A ella, a la vida, digo, que, como no podía ser de otra manera, tiene para el personaje que encarna Bardem rostro y cuerpo de mujer. Rostro y cuerpo de una actriz que, con los años y con el dramatismo del papel que protagoniza, gana lo indecible en hermosura. En esos ojos arrasados por el dolor, en ese rictus de amargura, en esos cigarrillos compartidos, Belén Rueda está espléndida. Es el dolor quien la esculpe. Es el amor quien la forja. Es lo imposible lo que la hace embellecerse hasta el estremecimiento. Hay momentos en la vida, tan duros, como los golpes de los que habla César Vallejo. Hay momentos en la vida en los que se pierden las fuerzas y aquello que nos sostuvo hasta ese mismo instante deja de hacerlo ya. Se arroja la toalla. No, no hablo de suicidio, sino de situaciones anímicas.
Yo estoy seguro de que muchos médicos, a la hora de referirse a enfermos que se les han muerto, más allá de los diagnósticos propiamente dichos, apuntarían que la ventosa a la que sus pacientes estuvieron adheridos dejó de cumplir su función. Otro tanto de lo mismo podrían atestiguar familiares de fallecidos que asistieron al momento en que el apego por la vida perdió toda su consistencia. Ésta y no otra es, a mi juicio, la tesitura en la que se incardina «Mar adentro». En el caso de Ramón, lo que hace es forjar una estética de la dignidad que deriva en una despedida de la vida, cuyo proceso, es, como vengo diciendo, un canto de cisne. Los donaires de los que Cervantes se despide en el estremecedor prólogo del Persiles son los que invoca el protagonista de esta película, donaires que no pueden ser disfrutados en su caso por las limitaciones de su terrible enfermedad. Un canto de cisne en un escenario de ensueño.
La luz de Galicia, su niebla. El verdor de su paisaje, la fuerza imparable de su mar, elementos todos éstos que para un asturiano son ciertamente próximos. Un canto de cisne que modula el erotismo más sobrecogedor, aquel que recuerda, aquel que soñó, aquello que fue tan suyo y lo agarró con tamaño empeño a la vida. Hay alguien que no puede evitar sobrecogerse ante esta estética de la dignidad y lo acompaña en su recorrido. Es ella, es su amiga. Es tan real y tan metafórica como la vida. Es la mujer en la que se vuelca y en la que se vacía a golpe de versos escritos desde la boca, fervorosa metáfora de ese clamor y de ese amor. Porque los únicos revolcones posibles de esta historia de amor y de deseo no pueden ir más allá de lo que permite el bolígrafo que la boca sujeta, desgarrado y sobrevenido muñón de una mano que tocó y acarició la vida. Es la lucidez y la ensoñación de un hombre que enamoran con todos los tintes épicos y líricos a una mujer, a un cuerpo de mujer que siente y padece, a quien le duele un deseo tan vehemente como imposible de ser satisfecho.

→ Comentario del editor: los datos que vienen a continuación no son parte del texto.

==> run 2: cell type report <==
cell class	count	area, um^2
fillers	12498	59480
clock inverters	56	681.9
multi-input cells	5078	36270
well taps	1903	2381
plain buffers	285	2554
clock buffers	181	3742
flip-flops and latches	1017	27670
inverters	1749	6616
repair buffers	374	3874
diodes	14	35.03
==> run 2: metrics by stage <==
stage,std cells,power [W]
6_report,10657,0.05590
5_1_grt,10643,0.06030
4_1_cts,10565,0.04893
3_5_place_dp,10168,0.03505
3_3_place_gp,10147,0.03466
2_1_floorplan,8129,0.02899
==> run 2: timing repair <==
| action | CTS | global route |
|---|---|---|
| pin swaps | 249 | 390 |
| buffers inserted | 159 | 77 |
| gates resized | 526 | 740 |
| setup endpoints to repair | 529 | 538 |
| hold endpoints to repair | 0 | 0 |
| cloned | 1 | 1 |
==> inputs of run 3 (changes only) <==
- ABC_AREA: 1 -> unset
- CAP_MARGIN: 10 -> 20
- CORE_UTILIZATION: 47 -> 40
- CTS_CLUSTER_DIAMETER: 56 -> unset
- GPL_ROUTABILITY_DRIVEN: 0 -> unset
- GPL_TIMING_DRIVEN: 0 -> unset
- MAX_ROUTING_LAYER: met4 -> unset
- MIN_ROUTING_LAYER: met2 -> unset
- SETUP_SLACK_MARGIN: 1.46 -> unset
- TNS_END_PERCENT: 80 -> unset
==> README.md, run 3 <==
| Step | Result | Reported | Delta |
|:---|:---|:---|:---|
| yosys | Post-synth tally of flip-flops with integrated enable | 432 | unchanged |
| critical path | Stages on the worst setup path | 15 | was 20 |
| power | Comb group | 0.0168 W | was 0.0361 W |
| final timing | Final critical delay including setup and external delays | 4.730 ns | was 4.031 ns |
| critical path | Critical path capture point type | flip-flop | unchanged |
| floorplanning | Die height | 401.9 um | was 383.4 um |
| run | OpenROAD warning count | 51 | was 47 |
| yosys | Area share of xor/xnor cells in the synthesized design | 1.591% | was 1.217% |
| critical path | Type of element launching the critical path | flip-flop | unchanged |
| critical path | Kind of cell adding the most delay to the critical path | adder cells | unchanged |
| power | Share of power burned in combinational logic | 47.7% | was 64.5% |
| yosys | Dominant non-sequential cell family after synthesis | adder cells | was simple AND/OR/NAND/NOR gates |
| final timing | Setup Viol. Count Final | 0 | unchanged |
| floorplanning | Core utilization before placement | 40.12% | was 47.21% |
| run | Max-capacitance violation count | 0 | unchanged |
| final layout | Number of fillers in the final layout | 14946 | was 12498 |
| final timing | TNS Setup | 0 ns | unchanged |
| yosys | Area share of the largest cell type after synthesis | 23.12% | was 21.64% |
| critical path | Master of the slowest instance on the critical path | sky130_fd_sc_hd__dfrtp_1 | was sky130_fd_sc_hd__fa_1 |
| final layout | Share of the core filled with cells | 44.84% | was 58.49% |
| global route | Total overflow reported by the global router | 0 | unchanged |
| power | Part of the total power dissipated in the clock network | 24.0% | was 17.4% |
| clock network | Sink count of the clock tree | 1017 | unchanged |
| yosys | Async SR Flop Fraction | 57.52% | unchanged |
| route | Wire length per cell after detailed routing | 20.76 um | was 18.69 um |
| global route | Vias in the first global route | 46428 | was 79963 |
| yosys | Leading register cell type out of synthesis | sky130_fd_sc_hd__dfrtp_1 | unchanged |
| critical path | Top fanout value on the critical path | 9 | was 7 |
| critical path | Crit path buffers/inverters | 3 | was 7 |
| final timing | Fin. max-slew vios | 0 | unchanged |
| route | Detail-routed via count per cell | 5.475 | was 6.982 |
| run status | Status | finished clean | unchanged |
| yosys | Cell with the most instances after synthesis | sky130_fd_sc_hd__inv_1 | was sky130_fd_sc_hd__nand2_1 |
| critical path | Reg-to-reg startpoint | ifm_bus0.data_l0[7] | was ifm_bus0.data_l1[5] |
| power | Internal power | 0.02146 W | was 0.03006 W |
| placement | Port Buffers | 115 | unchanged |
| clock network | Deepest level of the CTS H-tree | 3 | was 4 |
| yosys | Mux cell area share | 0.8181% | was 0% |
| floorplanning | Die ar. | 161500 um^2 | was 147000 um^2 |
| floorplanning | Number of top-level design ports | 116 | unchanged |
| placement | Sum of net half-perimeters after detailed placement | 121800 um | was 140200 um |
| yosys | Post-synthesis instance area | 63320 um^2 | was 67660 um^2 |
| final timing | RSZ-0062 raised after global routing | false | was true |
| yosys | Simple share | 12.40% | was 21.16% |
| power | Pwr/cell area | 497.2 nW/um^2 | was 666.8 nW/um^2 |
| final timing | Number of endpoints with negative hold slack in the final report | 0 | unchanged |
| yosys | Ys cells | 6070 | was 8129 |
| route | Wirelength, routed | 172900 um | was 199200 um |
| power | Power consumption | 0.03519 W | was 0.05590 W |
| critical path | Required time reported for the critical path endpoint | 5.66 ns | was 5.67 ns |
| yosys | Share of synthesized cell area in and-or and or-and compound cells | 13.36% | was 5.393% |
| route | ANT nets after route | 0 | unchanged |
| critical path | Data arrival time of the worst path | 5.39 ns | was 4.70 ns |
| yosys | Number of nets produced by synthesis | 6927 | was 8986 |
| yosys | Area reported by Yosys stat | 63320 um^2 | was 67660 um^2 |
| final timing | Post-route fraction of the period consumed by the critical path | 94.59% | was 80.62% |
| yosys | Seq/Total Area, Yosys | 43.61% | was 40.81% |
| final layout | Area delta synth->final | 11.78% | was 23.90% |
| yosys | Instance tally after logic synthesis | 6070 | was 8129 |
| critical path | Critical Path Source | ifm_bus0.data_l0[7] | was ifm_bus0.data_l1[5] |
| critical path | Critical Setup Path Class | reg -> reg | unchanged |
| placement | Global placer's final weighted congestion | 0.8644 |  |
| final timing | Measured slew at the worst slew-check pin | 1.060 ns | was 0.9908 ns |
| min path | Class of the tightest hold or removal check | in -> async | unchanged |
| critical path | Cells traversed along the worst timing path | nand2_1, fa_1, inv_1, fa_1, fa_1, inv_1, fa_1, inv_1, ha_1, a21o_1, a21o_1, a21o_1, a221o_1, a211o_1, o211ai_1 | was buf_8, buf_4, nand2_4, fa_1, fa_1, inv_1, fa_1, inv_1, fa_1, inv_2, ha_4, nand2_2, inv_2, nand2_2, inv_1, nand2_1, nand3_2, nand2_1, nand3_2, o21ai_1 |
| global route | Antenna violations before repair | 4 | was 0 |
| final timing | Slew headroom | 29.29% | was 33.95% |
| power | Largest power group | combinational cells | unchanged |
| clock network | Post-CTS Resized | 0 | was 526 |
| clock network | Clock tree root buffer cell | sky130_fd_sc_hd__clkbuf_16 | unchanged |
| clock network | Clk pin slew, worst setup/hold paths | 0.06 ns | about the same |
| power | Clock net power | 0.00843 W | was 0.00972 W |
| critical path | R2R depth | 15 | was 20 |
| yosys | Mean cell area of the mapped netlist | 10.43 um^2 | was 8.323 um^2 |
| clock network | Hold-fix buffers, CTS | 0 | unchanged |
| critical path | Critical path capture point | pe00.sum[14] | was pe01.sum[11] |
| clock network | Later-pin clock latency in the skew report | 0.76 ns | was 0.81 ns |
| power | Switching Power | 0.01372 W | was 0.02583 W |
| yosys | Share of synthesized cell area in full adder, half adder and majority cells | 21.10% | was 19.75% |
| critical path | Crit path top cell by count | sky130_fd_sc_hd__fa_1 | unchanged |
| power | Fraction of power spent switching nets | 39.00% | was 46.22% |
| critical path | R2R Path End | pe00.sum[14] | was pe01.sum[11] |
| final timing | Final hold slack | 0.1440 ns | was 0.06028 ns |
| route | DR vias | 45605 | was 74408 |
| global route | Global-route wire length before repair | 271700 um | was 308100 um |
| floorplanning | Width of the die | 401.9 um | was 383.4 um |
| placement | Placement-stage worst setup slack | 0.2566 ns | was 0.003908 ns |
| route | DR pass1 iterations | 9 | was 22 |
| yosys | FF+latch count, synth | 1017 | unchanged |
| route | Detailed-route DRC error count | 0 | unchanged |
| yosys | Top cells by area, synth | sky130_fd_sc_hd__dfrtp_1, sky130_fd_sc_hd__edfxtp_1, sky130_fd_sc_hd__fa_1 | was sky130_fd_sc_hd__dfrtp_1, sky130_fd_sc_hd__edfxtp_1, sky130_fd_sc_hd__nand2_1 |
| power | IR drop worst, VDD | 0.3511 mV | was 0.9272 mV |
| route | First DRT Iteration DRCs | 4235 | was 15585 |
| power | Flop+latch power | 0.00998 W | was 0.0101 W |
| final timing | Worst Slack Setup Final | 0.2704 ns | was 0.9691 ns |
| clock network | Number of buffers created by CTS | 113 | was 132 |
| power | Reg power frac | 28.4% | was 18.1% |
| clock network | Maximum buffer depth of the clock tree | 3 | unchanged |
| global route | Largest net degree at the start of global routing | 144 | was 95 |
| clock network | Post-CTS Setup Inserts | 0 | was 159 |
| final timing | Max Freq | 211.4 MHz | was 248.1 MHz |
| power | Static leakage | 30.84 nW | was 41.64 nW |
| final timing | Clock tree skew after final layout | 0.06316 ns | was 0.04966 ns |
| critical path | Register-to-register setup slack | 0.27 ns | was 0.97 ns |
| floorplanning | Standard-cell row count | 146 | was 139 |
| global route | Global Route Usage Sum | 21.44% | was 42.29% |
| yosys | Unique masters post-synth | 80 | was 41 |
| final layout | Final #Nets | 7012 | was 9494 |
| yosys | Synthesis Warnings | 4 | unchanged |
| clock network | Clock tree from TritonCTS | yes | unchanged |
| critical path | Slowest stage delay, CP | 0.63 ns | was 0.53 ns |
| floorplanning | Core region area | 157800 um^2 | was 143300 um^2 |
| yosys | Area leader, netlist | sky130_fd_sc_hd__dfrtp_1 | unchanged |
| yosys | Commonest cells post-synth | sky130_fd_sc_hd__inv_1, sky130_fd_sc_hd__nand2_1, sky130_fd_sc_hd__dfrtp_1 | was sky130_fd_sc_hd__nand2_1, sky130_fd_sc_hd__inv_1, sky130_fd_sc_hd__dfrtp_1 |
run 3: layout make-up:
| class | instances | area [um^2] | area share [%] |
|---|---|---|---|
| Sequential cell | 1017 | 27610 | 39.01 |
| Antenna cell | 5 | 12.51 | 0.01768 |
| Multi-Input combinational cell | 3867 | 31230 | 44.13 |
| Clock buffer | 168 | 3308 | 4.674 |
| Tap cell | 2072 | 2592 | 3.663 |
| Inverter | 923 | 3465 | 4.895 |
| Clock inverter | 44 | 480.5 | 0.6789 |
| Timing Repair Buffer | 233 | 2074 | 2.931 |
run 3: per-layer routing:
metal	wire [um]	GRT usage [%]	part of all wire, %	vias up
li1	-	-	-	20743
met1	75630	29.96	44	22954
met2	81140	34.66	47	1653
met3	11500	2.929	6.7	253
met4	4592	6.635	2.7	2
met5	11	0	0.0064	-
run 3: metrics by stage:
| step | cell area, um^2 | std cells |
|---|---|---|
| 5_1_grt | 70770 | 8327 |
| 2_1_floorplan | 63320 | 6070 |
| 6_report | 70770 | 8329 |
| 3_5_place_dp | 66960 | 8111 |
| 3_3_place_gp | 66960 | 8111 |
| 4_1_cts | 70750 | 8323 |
Design serial, start of the top module:
module serial
    (  
      input  clk  
    , input  reset  
    , input  enable  
    , input  can_send
    , input [7:0] data_in
    , input  in_stb
    , output wire [7:0] data_out
    , output wire  out_stb
    );
Size: ~310 flip-flops, about 22 I/O pins, about 0.024 mm2 of cells after synthesis.
export LEC_CHECK = 0
export CAP_MARGIN = 25
export CELL_PAD_IN_SITES_DETAIL_PLACEMENT = 0
export CORE_MARGIN = 2
export CORE_UTILIZATION = 22
export CTS_CLUSTER_SIZE = 67
export GPL_TIMING_DRIVEN = 0
export MIN_ROUTING_LAYER = met2
export PLACE_DENSITY_LB_ADDON = 0.15
export SETUP_SLACK_MARGIN = 1.34
export SLEW_MARGIN = 20
create_clock -name core_clock -period 6.94 [get_ports {clk}]
run.sh (not shown) runs the stock make flow with config.mk's settings and CLKGATE_MAP_FILE=.
The first run finished with timing, DRC and antenna clean.
==> next run, changes <==
Settings changed: CAP_MARGIN 25 to 20, CELL_PAD_IN_SITES_DETAIL_PLACEMENT 0 to not set, CORE_UTILIZATION 22 to 72, CTS_CLUSTER_SIZE 67 to 50, GPL_TIMING_DRIVEN 0 to not set, MAX_ROUTING_LAYER set to met4, MIN_ROUTING_LAYER met2 to not set, PLACE_DENSITY_LB_ADDON 0.15 to 0.0, SETUP_SLACK_MARGIN 1.34 to 1.46.
Clock period 6.94 ns to 4.92 ns, I/O delays scaled along.
What happened: The new run failed in global routing (5_1_grt) (ODB-0269). Die size decreases by 69%. Synthesized cell count is unchanged. Synthesized area stays the same.
==> next run, changes <==
Settings changed: CORE_UTILIZATION 72 to 40, CTS_CLUSTER_SIZE 50 to not set, MAX_ROUTING_LAYER met4 to not set, PLACE_DENSITY_LB_ADDON 0.0 to not set, SETUP_SLACK_MARGIN 1.46 to not set.
Clock period 4.92 ns to 10.0 ns, I/O delays scaled along.
Now the flow finished with timing, DRC and antenna clean.
Synthesized area stays the same.
Synthesized cell count stays the same.
Die area grows by 78%.
==> next run, changes <==
Settings changed: ABC_AREA set to 1, CAP_MARGIN 20 to 0, CELL_PAD_IN_SITES_GLOBAL_PLACEMENT set to 3, CORE_ASPECT_RATIO set to 1.08, MAX_ROUTING_LAYER set to met4.
What happened: Flip-flop count does not change; die area rose by 7.2%; worst hold slack stays flat; sequential power rose by 17%.

Setup of run A:
Starting RTL as in the previous note.
Settings: LEC_CHECK=0, CAP_MARGIN=20, CORE_MARGIN=2, CORE_UTILIZATION=40, CTS_CLUSTER_SIZE=62, GPL_ROUTABILITY_DRIVEN=1, MAX_ROUTING_LAYER=met4, MIN_ROUTING_LAYER=met2, PLACE_DENSITY=0.76, SETUP_SLACK_MARGIN=2.19, SLEW_MARGIN=20, TNS_END_PERCENT=40; clock period 10.0 ns.
--- input diff run A..run B ---
- removing MAX_ROUTING_LAYER (formerly met4)
- removing CTS_CLUSTER_SIZE (formerly 62)
- removing GPL_ROUTABILITY_DRIVEN (formerly 1)
- removing SETUP_SLACK_MARGIN (formerly 2.19)
- changing CORE_UTILIZATION from 40 to 65
- removing TNS_END_PERCENT (formerly 40)
- removing PLACE_DENSITY (formerly 0.76)
- removing MIN_ROUTING_LAYER (formerly met2)
- changing the clock period (ns, I/O delays scaled along) from 10.0 to 7.85
Notes after the runs:
Compared run B against run A; worst-case hold slack within noise. Between run A and run B, TritonCTS buffer count increased. Delta (run B minus run A): total power of the final layout went up; relative contribution of sequential cells to total power fell by 0.3 points; cell count down 324; routed length on met1 up 25000 um. Higher via count goes to run A over run B.
Here is what was changed in the inputs of run C compared with run B.
- an added TNS_END_PERCENT of 40
- an added SETUP_SLACK_MARGIN of 2.19
- a change of CORE_UTILIZATION from 65 to 40
- an added MAX_ROUTING_LAYER of met4
- an added GPL_ROUTABILITY_DRIVEN of 0
- an added CTS_CLUSTER_SIZE of 62
- a change of the clock period (ns, I/O delays scaled along) from 7.85 to 10.0
==> comparison <==
Higher share of power burned in registers among run B and run C: run B. Measured against each other, run B and run C differ in clock share of power, the higher figure coming from run C. The post-route worst setup slack of run C is higher than that of run B. Changes observed in run C relative to run B: wire length of the first global-routing pass now sits higher; cell area now sits higher; non-clock buffer count now sits lower.
--- input diff run C..run D ---
- CTS_CLUSTER_SIZE now 50, was 62
- SETUP_SLACK_MARGIN no longer set, was 2.19
- MAX_ROUTING_LAYER no longer set, was met4
- PLACE_DENSITY_LB_ADDON now 0.0, previously not set
- GPL_ROUTABILITY_DRIVEN no longer set, was 0
- TNS_END_PERCENT no longer set, was 40
- CORE_UTILIZATION now 72, was 40
- the clock period (ns, I/O delays scaled along) now 5.56, was 10.0
- Status run D: flow complete, layout not clean - negative setup slack
- Between run C and run D, global-route wire length before repair is lower for run C, run D comes in above that.
- [run D vs run C] combinational gate area: higher in run D
- Of run D and run C, it is run D that has the higher critical path depth.
- Going from run C to run D, total power draw has increased; wire length has increased.

Starting RTL as in the previous note.
// serial
module serial
    (  
      input  clk  
    , input  reset  
    , input  enable  
    , input  can_send
    , input [7:0] data_in
    , input  in_stb
    , output wire [7:0] data_out
    , output wire  out_stb
    );
  wire [8:0] c_ds_app_arg;
  wire  c_ds_app_arg_0;
  reg [5:0] maybeToBoola_c_ds_app_arg;
  wire [7:0] c_ds_app_arg_1;
  wire [6:0] result_0;
  wire [7:0] a;
  wire [12:0] result_1;
  reg [6:0] result_2;
  wire [6:0] c_case_alt;
  reg [6:0] c_case_alt_0;
  wire [1:0] dir;
  wire [6:0] c_case_alt_1;
  wire [6:0] c_case_alt_2;
  wire [6:0] c_case_alt_3;
  wire [3:0] a1;
  reg [4:0] inp_n;
  wire signed [63:0] c_inp_n_app_arg;
  reg [5:0] c_app_arg;
  wire [5:0] c_case_alt_4;
  reg [5:0] c_case_alt_5;
  reg [5:0] c_case_alt_6;
  wire [0:0] ctr;
  wire [1:0] ctr_0;
  wire [2:0] ctr_1;
  reg [5:0] result_3;
  reg [5:0] c_case_alt_7;
  reg [5:0] c_case_alt_8;
  reg [5:0] c_case_alt_9;
  wire [20:0] c_case_scrut;
  wire signed [63:0] wild;
  wire signed [63:0] c_wild_app_arg;
  wire  c_ds_app_arg_2;
  reg [31:0] maybeToBoola_c_ds_app_arg_0;
  wire [5:0] c_ds_app_arg_3;
  wire [32:0] result_4;
  wire [5:0] a_0;
  wire signed [63:0] c_r_app_arg;
  wire [15:0] result_5;
  wire signed [63:0] c_ds1_app_arg;
  wire [16:0] r;
  wire [15:0] result_6;
  wire signed [63:0] c_r_app_arg_0;
  wire [15:0] result_7;
  reg [32:0] c_app_arg_0;
  wire [64:0] result_8;
  wire [15:0] x;
  wire [15:0] y;
  wire [3:0] n;
  wire [3:0] n_0;
  wire [3:0] n_1;
  reg [31:0] ds1;
  wire [16:0] r_0;
  wire [16:0] r_1;
  ...
clock: 6.66 ns
lec_check: 0
cap_margin: 20
cell_pad_in_sites_global_placement: 0
core_aspect_ratio: 1.41
core_margin: 2
core_utilization: 72
cts_cluster_diameter: 57
gpl_routability_driven: 1
gpl_timing_driven: 1
hold_slack_margin: -0.08
max_routing_layer: met4
place_density_lb_addon: 0.01
setup_slack_margin: 1.91
slew_margin: 20
tns_end_percent: 85
The starting point completed with no timing, DRC or antenna violations.
Next try:
CELL_PAD_IN_SITES_GLOBAL_PLACEMENT = 1   (was 0)
CORE_UTILIZATION = 56   (was 72)
CTS_CLUSTER_DIAMETER = not set   (was 57)
HOLD_SLACK_MARGIN = not set   (was -0.08)
PLACE_DENSITY = 0.43   (was not set)
PLACE_DENSITY_LB_ADDON = not set   (was 0.01)
SETUP_SLACK_MARGIN = not set   (was 1.91)
clock period = 11.2 ns   (was 6.66 ns; I/O delays follow)
Clock skew rises by 0.0069 ns.
Clock-buffer cell count went down by 2.
Worst setup slack gets better by 3.7 ns.
Next try:
CELL_PAD_IN_SITES_GLOBAL_PLACEMENT = not set   (was 1)
CORE_ASPECT_RATIO = not set   (was 1.41)
CORE_UTILIZATION = 57   (was 56)
GPL_ROUTABILITY_DRIVEN = not set   (was 1)
GPL_TIMING_DRIVEN = not set   (was 1)
MAX_ROUTING_LAYER = not set   (was met4)
PLACE_DENSITY = not set   (was 0.43)
TNS_END_PERCENT = not set   (was 85)
clock period = 6.8 ns   (was 11.2 ns; I/O delays follow)
The new run went through all stages and came out clean.
Via count rose by 1.2%.
Worst setup slack degrades by 4.1 ns.
Worst hold slack barely changes.
Area after synthesis is unchanged.
Clock-buffer cell count rose by 8.
Final area rose by 0.47%.
Next try:
ABC_AREA = 1   (was not set)
CORE_UTILIZATION = 72   (was 57)
clock period = 7.03 ns   (was 6.8 ns; I/O delays follow)
Effect:
- The changed run produced a clean layout
- area after synthesis climbs by 7.3%
- worst hold slack gets better by 0.0054 ns
- die size shrinks by 15%
- global-route usage rose by 9.8 points
- via count is higher by 22%
- utilization grows by 16 points
- sequential share of layout area goes down by 1.7 points
- setup slack gains 0.59 ns
- maximum frequency went up by 5.9%
- clock skew came out lower by 0.0063 ns
- cell area rose by 6.1%
No activity file was given, so power comes from the tool's default toggle rates.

Canto de cisne que se torna antorcha que ilumina el pasado y lo convierte en llamarada, en zarza ardiendo. Canto de cisne que vuelve vivas las huellas, que las hace perceptibles a la vista por su intensidad y al olfato por su frescura. Amor, amor intenso, el que sigue la senda de esas huellas, que cuenta con tantas alusiones en la literatura, en la Odisea homérica sin ir más lejos. Amor no menos intenso visualizado en huellas es el que describe con precisión conmovedora la actriz María Casares en su libro de Memorias. Amor, amor a la vida. A una vida de la que el protagonista quiere despedirse con un adiós que es canto de cisne. Canto que cautiva y estremece a un tiempo. Estética de la dignidad que deviene en declaración de amor. ¿Acaso podía derivar y naufragar en algo mejor?